■ **EXERCISE INSTRUCTIONS**
Output the data word for word. Begin at its first line and end at the line with "metrics, run 2".

■ **SUPPLIED RECORDS**
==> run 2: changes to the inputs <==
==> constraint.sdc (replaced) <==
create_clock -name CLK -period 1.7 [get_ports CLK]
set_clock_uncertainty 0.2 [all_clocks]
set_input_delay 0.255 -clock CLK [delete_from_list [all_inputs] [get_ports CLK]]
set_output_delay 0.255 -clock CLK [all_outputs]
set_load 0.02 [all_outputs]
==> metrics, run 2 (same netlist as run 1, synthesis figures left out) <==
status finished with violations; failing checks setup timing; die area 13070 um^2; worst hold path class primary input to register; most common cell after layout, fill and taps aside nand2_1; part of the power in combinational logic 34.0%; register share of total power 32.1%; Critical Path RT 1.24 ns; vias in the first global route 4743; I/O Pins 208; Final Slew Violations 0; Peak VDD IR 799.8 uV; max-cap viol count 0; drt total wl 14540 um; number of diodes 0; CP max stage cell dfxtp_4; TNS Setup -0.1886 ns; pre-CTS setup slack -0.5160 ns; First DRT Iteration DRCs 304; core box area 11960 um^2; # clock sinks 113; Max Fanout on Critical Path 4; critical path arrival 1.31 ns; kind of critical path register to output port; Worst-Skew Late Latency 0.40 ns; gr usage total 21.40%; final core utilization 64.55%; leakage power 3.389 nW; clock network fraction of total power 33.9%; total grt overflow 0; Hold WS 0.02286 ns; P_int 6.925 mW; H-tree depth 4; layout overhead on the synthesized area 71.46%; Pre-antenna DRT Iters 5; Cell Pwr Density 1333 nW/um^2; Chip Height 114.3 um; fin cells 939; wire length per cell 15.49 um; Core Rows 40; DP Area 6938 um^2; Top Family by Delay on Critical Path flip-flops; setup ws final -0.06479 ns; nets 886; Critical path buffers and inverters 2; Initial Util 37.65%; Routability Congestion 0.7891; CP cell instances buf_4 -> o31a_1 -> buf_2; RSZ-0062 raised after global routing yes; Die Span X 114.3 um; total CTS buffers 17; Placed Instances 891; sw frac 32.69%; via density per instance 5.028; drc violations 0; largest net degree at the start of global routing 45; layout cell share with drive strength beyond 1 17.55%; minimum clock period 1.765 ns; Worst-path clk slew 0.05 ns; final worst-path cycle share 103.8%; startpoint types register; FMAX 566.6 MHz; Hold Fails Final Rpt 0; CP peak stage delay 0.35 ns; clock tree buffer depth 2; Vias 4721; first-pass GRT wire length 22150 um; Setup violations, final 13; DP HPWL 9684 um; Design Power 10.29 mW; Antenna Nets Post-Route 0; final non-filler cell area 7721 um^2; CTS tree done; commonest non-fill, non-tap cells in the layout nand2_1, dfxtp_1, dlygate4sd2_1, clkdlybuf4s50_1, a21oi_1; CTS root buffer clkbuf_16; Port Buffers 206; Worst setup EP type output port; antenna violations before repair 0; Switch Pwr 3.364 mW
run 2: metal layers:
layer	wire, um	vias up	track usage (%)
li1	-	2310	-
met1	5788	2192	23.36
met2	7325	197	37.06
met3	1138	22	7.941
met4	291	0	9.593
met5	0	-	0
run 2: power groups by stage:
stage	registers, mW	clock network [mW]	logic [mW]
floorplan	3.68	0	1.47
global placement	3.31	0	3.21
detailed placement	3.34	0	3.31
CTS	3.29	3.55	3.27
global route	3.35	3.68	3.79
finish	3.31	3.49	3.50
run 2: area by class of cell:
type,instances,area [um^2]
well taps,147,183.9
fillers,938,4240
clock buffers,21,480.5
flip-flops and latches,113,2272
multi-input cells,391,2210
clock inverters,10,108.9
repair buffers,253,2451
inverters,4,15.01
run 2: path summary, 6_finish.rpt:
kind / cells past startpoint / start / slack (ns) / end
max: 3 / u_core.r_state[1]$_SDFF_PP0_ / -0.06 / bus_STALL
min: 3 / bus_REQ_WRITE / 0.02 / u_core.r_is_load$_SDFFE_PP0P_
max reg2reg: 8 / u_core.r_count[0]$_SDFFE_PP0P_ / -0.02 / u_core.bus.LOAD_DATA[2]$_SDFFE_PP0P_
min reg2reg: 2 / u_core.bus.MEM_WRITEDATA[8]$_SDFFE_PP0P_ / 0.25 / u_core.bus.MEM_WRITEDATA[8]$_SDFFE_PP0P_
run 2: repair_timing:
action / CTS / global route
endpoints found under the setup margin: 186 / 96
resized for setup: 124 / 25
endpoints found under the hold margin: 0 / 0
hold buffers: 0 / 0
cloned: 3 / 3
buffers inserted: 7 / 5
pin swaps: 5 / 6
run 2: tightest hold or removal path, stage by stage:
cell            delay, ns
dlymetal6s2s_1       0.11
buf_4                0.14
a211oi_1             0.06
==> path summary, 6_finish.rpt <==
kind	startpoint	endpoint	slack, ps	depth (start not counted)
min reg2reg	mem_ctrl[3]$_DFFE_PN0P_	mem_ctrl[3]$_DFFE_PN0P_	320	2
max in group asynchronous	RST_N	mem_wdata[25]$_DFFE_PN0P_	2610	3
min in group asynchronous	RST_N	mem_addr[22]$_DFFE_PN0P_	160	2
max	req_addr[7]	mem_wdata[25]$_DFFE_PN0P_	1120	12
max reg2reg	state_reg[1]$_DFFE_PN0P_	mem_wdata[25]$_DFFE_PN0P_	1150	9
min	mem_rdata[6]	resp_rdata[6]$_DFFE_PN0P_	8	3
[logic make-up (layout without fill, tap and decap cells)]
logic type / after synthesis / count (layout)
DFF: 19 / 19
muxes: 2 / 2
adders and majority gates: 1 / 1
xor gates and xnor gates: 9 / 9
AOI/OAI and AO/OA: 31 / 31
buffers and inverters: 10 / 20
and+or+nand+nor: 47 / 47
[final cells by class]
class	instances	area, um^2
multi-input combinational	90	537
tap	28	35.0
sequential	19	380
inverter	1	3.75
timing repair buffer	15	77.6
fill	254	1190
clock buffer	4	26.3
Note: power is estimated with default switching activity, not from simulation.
$ cat src/rtl/div_operand_feeder.sv
// Operand sequencer for the non-restoring divider: puts dividend then divisor on the
// shared bus, holds start until done, rejects divide-by-zero and guards with a watchdog.
module div_operand_feeder #(
  parameter int N       = 3,
  parameter int TIMEOUT = 64
) (
  input  logic         clk,
  input  logic         rst,
  input  logic         in_valid,
  output logic         in_ready,
  input  logic [N-1:0] dividend,
  input  logic [N-1:0] divisor,
  output logic [N-1:0] data_in,
  output logic         start,
  input  logic         done,
  output logic         busy,
  output logic         op_done,
  output logic         dz_err,
  output logic         timeout,
  output logic [7:0]   op_count
);

  localparam int WD_W = (TIMEOUT > 1) ? $clog2(TIMEOUT) : 1;
  localparam logic [WD_W-1:0] WD_LAST = WD_W'(TIMEOUT - 1);

  typedef enum logic [2:0] {
    IDLE      = 3'd0,
    DZ        = 3'd1,
    LOAD_DVD  = 3'd2,
    LOAD_DVS  = 3'd3,
    WAIT_DONE = 3'd4
  } state_t;

  state_t          state_q, state_d;
  logic [N-1:0]    dvd_q, dvd_d;
  logic [N-1:0]    dvs_q, dvs_d;
  logic [WD_W-1:0] wd_q, wd_d;
  logic [7:0]      op_count_q, op_count_d;
  logic            op_done_q, op_done_d;
  logic            timeout_q, timeout_d;

  always_ff @(posedge clk) begin
    if (rst) begin
      state_q    <= IDLE;
      dvd_q      <= '0;
      dvs_q      <= '0;
      wd_q       <= '0;
      op_count_q <= '0;
      op_done_q  <= 1'b0;
      timeout_q  <= 1'b0;
    end else begin
      state_q    <= state_d;
      dvd_q      <= dvd_d;
      dvs_q      <= dvs_d;
      wd_q       <= wd_d;
      op_count_q <= op_count_d;
      op_done_q  <= op_done_d;
      timeout_q  <= timeout_d;
    end
  end

  always_comb begin
    state_d    = state_q;
    dvd_d      = dvd_q;
    dvs_d      = dvs_q;
    wd_d       = wd_q;
    op_count_d = op_count_q;
    op_done_d  = 1'b0;
    timeout_d  = 1'b0;
    case (state_q)
      IDLE: begin
        if (in_valid) begin
          dvd_d   = dividend;
          dvs_d   = divisor;
          state_d = (divisor == '0) ? DZ : LOAD_DVD;
        end
      end
      DZ:       state_d = IDLE;
      LOAD_DVD: state_d = LOAD_DVS;
      LOAD_DVS: begin
        state_d = WAIT_DONE;
        wd_d    = '0;
      end
      WAIT_DONE: begin
        // done wins over an expiring watchdog in the same cycle
        if (done) begin
          state_d    = IDLE;
          op_done_d  = 1'b1;
          op_count_d = op_count_q + 8'd1;
        end else if (wd_q == WD_LAST) begin
          state_d   = IDLE;
          timeout_d = 1'b1;
        end else begin
          wd_d = wd_q + 1'b1;
        end
      end
      default: state_d = IDLE;
    endcase
  end

  // Everything below decodes registered state only, so no input reaches an output.
  always_comb begin
    in_ready = (state_q == IDLE);
    dz_err   = (state_q == DZ);
    busy     = (state_q == LOAD_DVD) || (state_q == LOAD_DVS) || (state_q == WAIT_DONE);
    start    = busy;
    data_in  = '0;
    if (state_q == LOAD_DVD) data_in = dvd_q;
    if (state_q == LOAD_DVS) data_in = dvs_q;
  end

  assign op_done  = op_done_q;
  assign timeout  = timeout_q;
  assign op_count = op_count_q;

endmodule
<file path="src/rtl/pu_mdu_pkg.sv">
// Shared widths, op codes and state encoding for the PU iterative multiply/divide unit.
// W = WIDTH+1 data bits, RASB+1 register-address bits.
package pu_mdu_pkg;

    localparam int WIDTH = 7;
    localparam int RASB  = 4;
    localparam int W     = WIDTH + 1;
    localparam int AW    = RASB + 1;
    localparam int CW    = $clog2(W);

    typedef enum logic [1:0] {
        MDU_MUL  = 2'd0,
        MDU_MULH = 2'd1,
        MDU_DIVU = 2'd2,
        MDU_REMU = 2'd3
    } mdu_op_e;

    typedef enum logic [1:0] {
        S_IDLE = 2'd0,
        S_RUN  = 2'd1,
        S_WB   = 2'd2
    } mdu_state_e;

    // Pick the architectural result out of the {hi,lo} register once iteration ends.
    function automatic logic [W-1:0] mdu_sel(input mdu_op_e op, input logic [2*W-1:0] acc);
        logic [W-1:0] r;
        case (op)
            MDU_MUL:  r = acc[W-1:0];
            MDU_MULH: r = acc[2*W-1:W];
            MDU_DIVU: r = acc[W-1:0];
            default:  r = acc[2*W-1:W];
        endcase
        return r;
    endfunction

endpackage

</file>
<file path="src/rtl/pu_mdu.sv">
// Iterative one-bit-per-cycle multiply/divide unit; results leave through a
// registered single-cycle register-file write gated by the datapath's grant.
module pu_mdu
    import pu_mdu_pkg::*;
(
    input  logic          clk,
    input  logic          rst,
    input  logic          i_start,
    input  logic [1:0]    i_op,
    input  logic [AW-1:0] i_dst,
    input  logic [W-1:0]  i_a,
    input  logic [W-1:0]  i_b,
    input  logic          i_flush,
    input  logic          i_wb_gnt,
    output logic          o_busy,
    output logic          o_we,
    output logic [AW-1:0] o_wad,
    output logic [W-1:0]  o_wd
);

    mdu_state_e     r_state, w_state_nxt;
    mdu_op_e        r_op;
    logic [CW-1:0]  r_cnt;
    logic [W-1:0]   r_m;
    logic [2*W-1:0] r_acc;
    logic           r_we;
    logic [AW-1:0]  r_wad;
    logic [W-1:0]   r_wd;

    logic           w_accept, w_dz, w_is_div, w_ge;
    logic [W-1:0]   w_hi, w_lo;
    logic [W:0]     w_t, w_opa, w_opb;
    logic [W+1:0]   w_sum;
    logic [2*W-1:0] w_acc_nxt;

    assign w_accept = (r_state == S_IDLE) && i_start && !i_flush;
    assign w_dz     = i_op[1] && (i_b == '0);

    always_comb begin
        w_state_nxt = r_state;
        case (r_state)
            S_IDLE: if (w_accept) w_state_nxt = w_dz ? S_WB : S_RUN;
            S_RUN:  if (r_cnt == '0) w_state_nxt = S_WB;
            S_WB:   if (i_wb_gnt) w_state_nxt = S_IDLE;
            default: w_state_nxt = S_IDLE;
        endcase
        if (i_flush) w_state_nxt = S_IDLE;
    end

    always_ff @(posedge clk or posedge rst) begin
        if (rst) r_state <= S_IDLE;
        else     r_state <= w_state_nxt;
    end

    // One shared (W+1)-bit adder: hi+m for multiply, {rem,q_msb}-divisor for divide.
    assign w_is_div = r_op[1];
    assign w_hi     = r_acc[2*W-1:W];
    assign w_lo     = r_acc[W-1:0];
    assign w_t      = {w_hi, w_lo[W-1]};
    assign w_opa    = w_is_div ? w_t : {1'b0, w_hi};
    assign w_opb    = w_is_div ? ~{1'b0, r_m} : {1'b0, (w_lo[0] ? r_m : {W{1'b0}})};
    assign w_sum    = {1'b0, w_opa} + {1'b0, w_opb} + {{(W+1){1'b0}}, w_is_div};
    assign w_ge     = w_sum[W+1];

    always_comb begin
        w_acc_nxt = {w_sum[W:1], w_sum[0], w_lo[W-1:1]};
        if (w_is_div)
            w_acc_nxt = w_ge ? {w_sum[W-1:0], w_lo[W-2:0], 1'b1}
                             : {w_t[W-1:0],   w_lo[W-2:0], 1'b0};
    end

    always_ff @(posedge clk or posedge rst) begin
        if (rst) begin
            r_op  <= MDU_MUL;
            r_cnt <= '0;
            r_m   <= '0;
            r_acc <= '0;
            r_we  <= 1'b0;
            r_wad <= '0;
            r_wd  <= '0;
        end else begin
            r_we <= (w_state_nxt == S_WB);
            case (r_state)
                S_IDLE: if (w_accept) begin
                    r_op  <= mdu_op_e'(i_op);
                    r_wad <= i_dst;
                    r_cnt <= CW'(W - 1);
                    r_m   <= i_op[1] ? i_b : i_a;
                    r_acc <= {{W{1'b0}}, (i_op[1] ? i_a : i_b)};
                    if (w_dz) r_wd <= (i_op[0] ? i_a : {W{1'b1}});
                end
                S_RUN: if (!i_flush) begin
                    r_acc <= w_acc_nxt;
                    r_cnt <= r_cnt - CW'(1);
                    if (r_cnt == '0) r_wd <= mdu_sel(r_op, w_acc_nxt);
                end
                default: ;
            endcase
        end
    end

    assign o_busy = (r_state != S_IDLE);
    assign o_we   = r_we;
    assign o_wad  = r_wad;
    assign o_wd   = r_wd;

endmodule

</file>
**src/rtl/fram_rd_pix_ctrl.sv**
```systemverilog
// Frame-buffer read side: walks a two-bank line buffer in step with the display
// timing, tracks how many lines are ready, and blanks lines that were not filled.
module fram_rd_pix_ctrl #(
    parameter int          H_ACT     = 1920,
    parameter logic [23:0] BLANK_RGB = 24'h000000
) (
    input  logic        clk,
    input  logic        rst_n,
    input  logic        vs_in,
    input  logic        hs_in,
    input  logic        de_in,
    input  logic        line_done,
    input  logic [31:0] buf_rd_data,
    output logic [11:0] buf_rd_addr,
    output logic        line_req,
    output logic        line_req_bank,
    output logic        frame_start,
    output logic        vs_out,
    output logic        hs_out,
    output logic        de_out,
    output logic [23:0] pix_data,
    output logic        underflow,
    output logic        overflow
);

    localparam logic [10:0] COL_MAX = 11'(H_ACT - 1);

    logic        vs_d1, hs_d1, de_d1;
    logic        edge_ok;
    logic        bank;
    logic [10:0] col;
    logic [1:0]  avail;
    logic        line_valid;
    logic        prefetch_b1;

    logic vs_rise, de_rise, de_fall, consume;

    // The first cycle after reset has no real previous de_in sample, so a high
    // de_in there is a line already in progress, not a rising edge.
    assign vs_rise = vs_in & ~vs_d1;
    assign de_rise = de_in & ~de_d1 & edge_ok;
    assign de_fall = ~de_in & de_d1;
    assign consume = de_fall & line_valid & (avail != 2'd0);

    assign buf_rd_addr = {bank, col};

    always_ff @(posedge clk or negedge rst_n) begin
        if (!rst_n) begin
            vs_d1         <= 1'b0;
            hs_d1         <= 1'b0;
            de_d1         <= 1'b0;
            vs_out        <= 1'b0;
            hs_out        <= 1'b0;
            de_out        <= 1'b0;
            edge_ok       <= 1'b0;
            bank          <= 1'b0;
            col           <= '0;
            avail         <= 2'd0;
            line_valid    <= 1'b0;
            prefetch_b1   <= 1'b0;
            line_req      <= 1'b0;
            line_req_bank <= 1'b0;
            frame_start   <= 1'b0;
            pix_data      <= BLANK_RGB;
            underflow     <= 1'b0;
            overflow      <= 1'b0;
        end else begin
            vs_d1       <= vs_in;
            hs_d1       <= hs_in;
            de_d1       <= de_in;
            vs_out      <= vs_d1;
            hs_out      <= hs_d1;
            de_out      <= de_d1;
            edge_ok     <= 1'b1;
            frame_start <= vs_rise;
            line_req    <= 1'b0;
            pix_data    <= (de_d1 && line_valid) ? buf_rd_data[23:0] : BLANK_RGB;

            if (vs_rise) begin
                bank          <= 1'b0;
                col           <= '0;
                avail         <= 2'd0;
                line_valid    <= 1'b0;
                underflow     <= 1'b0;
                overflow      <= 1'b0;
                line_req      <= 1'b1;
                line_req_bank <= 1'b0;
                prefetch_b1   <= 1'b1;
            end else begin
                prefetch_b1 <= 1'b0;

                if (!de_in)
                    col <= '0;
                else if (col != COL_MAX)
                    col <= col + 11'd1;

                // Second half of the frame prefetch wins over a same-cycle line end.
                if (prefetch_b1) begin
                    line_req      <= 1'b1;
                    line_req_bank <= 1'b1;
                end else if (de_fall) begin
                    line_req      <= 1'b1;
                    line_req_bank <= bank;
                end

                if (de_fall)
                    bank <= ~bank;

                if (de_rise) begin
                    line_valid <= (avail != 2'd0);
                    if (avail == 2'd0)
                        underflow <= 1'b1;
                end

                if (line_done && !consume) begin
                    if (avail == 2'd2)
                        overflow <= 1'b1;
                    else
                        avail <= avail + 2'd1;
                end else if (consume && !line_done) begin
                    avail <= avail - 2'd1;
                end
            end
        end
    end

endmodule

```
==> config.mk <==
export PLATFORM = sky130hd
export DESIGN_NAME = acc_ram_sched
export DESIGN_NICKNAME = d
export VERILOG_FILES = /design/src/rtl/acc_ram_sched.sv
export SDC_FILE = /design/constraint.sdc
export NUM_CORES = 1
export LEC_CHECK = 0
export ABC_AREA = 1
export BUFFER_PORTS_ARGS = -buffer_cell sky130_fd_sc_hd__buf_2
export CAP_MARGIN = 20
export CORE_ASPECT_RATIO = 2
export CORE_UTILIZATION = 35
export CTS_BUF_LIST = sky130_fd_sc_hd__clkbuf_4 sky130_fd_sc_hd__clkbuf_8 sky130_fd_sc_hd__clkbuf_16
export CTS_CLUSTER_SIZE = 24
export DETAILED_ROUTE_END_ITERATION = 8
export GPL_TIMING_DRIVEN = 1
export PLACE_DENSITY_LB_ADDON = 0.05
export SYNTH_ARGS = -nofsm -noshare
export SYNTH_HDL_FRONTEND = slang
export SYNTH_SLANG_ARGS = --single-unit
==> constraint.sdc <==
create_clock -name clk -period 7.2 [get_ports clk]
set_input_delay 1.8 -clock clk [delete_from_list [all_inputs] [get_ports clk]]
set_output_delay 1.8 -clock clk [all_outputs]
set_load 0.005 [all_outputs]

■ **TASK ANSWER**
==> run 2: changes to the inputs <==
==> constraint.sdc (replaced) <==
create_clock -name CLK -period 1.7 [get_ports CLK]
set_clock_uncertainty 0.2 [all_clocks]
set_input_delay 0.255 -clock CLK [delete_from_list [all_inputs] [get_ports CLK]]
set_output_delay 0.255 -clock CLK [all_outputs]
set_load 0.02 [all_outputs]
==> metrics, run 2 (same netlist as run 1, synthesis figures left out) <==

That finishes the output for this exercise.